What you need to do - Please take the lines from the one holding "worst min-delay path: err[0]$_SDFFE_PP0P_" through the one holding "DFF,1153,1153,55.2" in the data below and copy them exactly.

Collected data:
☆ ☆ ☆ ☆ ☆ ☆ ☆
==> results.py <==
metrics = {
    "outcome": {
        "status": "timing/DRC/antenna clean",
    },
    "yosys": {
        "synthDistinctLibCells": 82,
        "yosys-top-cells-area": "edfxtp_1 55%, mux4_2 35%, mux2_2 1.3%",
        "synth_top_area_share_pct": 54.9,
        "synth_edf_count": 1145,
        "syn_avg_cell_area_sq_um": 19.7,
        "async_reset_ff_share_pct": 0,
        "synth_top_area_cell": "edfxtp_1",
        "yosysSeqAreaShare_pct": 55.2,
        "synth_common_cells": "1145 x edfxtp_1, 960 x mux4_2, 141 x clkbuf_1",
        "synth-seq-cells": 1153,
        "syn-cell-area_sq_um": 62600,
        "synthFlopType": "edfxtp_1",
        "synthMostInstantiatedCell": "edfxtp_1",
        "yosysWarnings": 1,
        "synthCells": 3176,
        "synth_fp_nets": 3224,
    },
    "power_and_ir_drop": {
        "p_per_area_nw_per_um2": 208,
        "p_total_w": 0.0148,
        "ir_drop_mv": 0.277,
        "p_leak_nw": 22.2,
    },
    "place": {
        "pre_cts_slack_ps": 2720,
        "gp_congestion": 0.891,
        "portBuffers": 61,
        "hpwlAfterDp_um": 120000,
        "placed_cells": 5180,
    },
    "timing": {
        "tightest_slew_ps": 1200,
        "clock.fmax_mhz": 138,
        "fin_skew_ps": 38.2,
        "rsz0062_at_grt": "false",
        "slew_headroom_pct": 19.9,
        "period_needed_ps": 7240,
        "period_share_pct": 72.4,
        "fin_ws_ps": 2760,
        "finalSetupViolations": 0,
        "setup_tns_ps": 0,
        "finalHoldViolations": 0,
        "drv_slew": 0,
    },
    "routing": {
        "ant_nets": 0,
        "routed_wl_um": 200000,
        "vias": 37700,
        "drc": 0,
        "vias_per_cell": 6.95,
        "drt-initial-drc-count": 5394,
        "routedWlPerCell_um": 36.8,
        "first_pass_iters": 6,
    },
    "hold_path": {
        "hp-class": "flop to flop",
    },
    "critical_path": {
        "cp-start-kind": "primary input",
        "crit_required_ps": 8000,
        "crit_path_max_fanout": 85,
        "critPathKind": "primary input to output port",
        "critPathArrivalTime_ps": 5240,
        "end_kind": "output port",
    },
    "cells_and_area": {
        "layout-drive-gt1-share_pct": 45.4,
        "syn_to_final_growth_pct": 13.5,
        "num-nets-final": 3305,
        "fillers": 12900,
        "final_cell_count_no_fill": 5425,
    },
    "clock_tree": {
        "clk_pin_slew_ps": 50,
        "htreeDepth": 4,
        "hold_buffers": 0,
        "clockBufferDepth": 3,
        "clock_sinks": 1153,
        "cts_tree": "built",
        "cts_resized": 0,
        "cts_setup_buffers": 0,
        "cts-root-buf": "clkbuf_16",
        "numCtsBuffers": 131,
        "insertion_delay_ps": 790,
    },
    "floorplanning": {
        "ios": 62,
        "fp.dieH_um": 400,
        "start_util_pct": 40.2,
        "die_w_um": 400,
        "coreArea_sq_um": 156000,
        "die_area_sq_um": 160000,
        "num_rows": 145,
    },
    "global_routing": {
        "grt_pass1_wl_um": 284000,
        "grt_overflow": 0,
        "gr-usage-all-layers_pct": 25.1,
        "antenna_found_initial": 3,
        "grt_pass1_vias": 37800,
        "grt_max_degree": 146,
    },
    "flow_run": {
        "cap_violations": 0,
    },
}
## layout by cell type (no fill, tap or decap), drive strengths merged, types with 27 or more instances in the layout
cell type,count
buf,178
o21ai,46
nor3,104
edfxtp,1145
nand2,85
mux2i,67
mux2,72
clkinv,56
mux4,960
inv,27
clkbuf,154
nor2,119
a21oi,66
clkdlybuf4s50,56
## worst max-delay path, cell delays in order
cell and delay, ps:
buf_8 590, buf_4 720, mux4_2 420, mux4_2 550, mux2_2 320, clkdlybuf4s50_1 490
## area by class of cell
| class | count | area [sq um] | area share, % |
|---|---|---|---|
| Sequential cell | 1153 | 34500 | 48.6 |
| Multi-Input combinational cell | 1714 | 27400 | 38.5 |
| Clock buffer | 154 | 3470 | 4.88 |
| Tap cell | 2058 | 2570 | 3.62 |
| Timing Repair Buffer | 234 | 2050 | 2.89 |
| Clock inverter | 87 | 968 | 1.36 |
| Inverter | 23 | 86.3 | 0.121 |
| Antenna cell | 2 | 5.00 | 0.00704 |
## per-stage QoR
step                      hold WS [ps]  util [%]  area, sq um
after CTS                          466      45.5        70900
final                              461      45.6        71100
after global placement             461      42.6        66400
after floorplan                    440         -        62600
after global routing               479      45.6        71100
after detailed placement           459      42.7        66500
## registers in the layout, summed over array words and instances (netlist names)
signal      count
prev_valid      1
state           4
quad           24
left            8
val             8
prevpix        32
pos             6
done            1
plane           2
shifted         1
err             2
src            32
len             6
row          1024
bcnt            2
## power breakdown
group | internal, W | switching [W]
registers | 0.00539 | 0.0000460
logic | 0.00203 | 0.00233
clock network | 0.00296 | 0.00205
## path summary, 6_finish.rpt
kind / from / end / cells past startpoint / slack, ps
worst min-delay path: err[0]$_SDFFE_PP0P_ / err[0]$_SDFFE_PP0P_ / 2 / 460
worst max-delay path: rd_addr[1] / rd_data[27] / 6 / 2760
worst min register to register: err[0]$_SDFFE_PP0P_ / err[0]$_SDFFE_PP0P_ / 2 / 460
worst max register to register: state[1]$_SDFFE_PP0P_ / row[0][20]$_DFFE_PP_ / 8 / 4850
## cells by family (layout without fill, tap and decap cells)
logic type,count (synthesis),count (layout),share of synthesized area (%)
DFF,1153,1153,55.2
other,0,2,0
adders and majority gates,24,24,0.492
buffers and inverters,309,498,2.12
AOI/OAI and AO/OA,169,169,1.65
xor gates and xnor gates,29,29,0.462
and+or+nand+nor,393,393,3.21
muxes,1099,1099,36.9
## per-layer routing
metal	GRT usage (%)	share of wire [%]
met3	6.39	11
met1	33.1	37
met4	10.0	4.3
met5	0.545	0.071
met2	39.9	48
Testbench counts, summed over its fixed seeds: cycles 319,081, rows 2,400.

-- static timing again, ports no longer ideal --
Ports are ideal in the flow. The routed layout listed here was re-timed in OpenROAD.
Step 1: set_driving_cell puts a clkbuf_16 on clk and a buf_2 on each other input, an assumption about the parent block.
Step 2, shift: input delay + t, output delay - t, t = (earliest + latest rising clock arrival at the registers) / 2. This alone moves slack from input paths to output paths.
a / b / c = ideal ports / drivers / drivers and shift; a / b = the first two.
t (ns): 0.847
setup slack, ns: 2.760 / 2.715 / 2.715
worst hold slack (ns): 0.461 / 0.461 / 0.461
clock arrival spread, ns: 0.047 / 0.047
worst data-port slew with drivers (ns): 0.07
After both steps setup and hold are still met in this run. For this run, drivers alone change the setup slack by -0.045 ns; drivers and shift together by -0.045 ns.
☆ ☆ ☆ ☆ ☆ ☆ ☆
Task solution -
worst min-delay path: err[0]$_SDFFE_PP0P_ / err[0]$_SDFFE_PP0P_ / 2 / 460
worst max-delay path: rd_addr[1] / rd_data[27] / 6 / 2760
worst min register to register: err[0]$_SDFFE_PP0P_ / err[0]$_SDFFE_PP0P_ / 2 / 460
worst max register to register: state[1]$_SDFFE_PP0P_ / row[0][20]$_DFFE_PP_ / 8 / 4850
## cells by family (layout without fill, tap and decap cells)
logic type,count (synthesis),count (layout),share of synthesized area (%)
DFF,1153,1153,55.2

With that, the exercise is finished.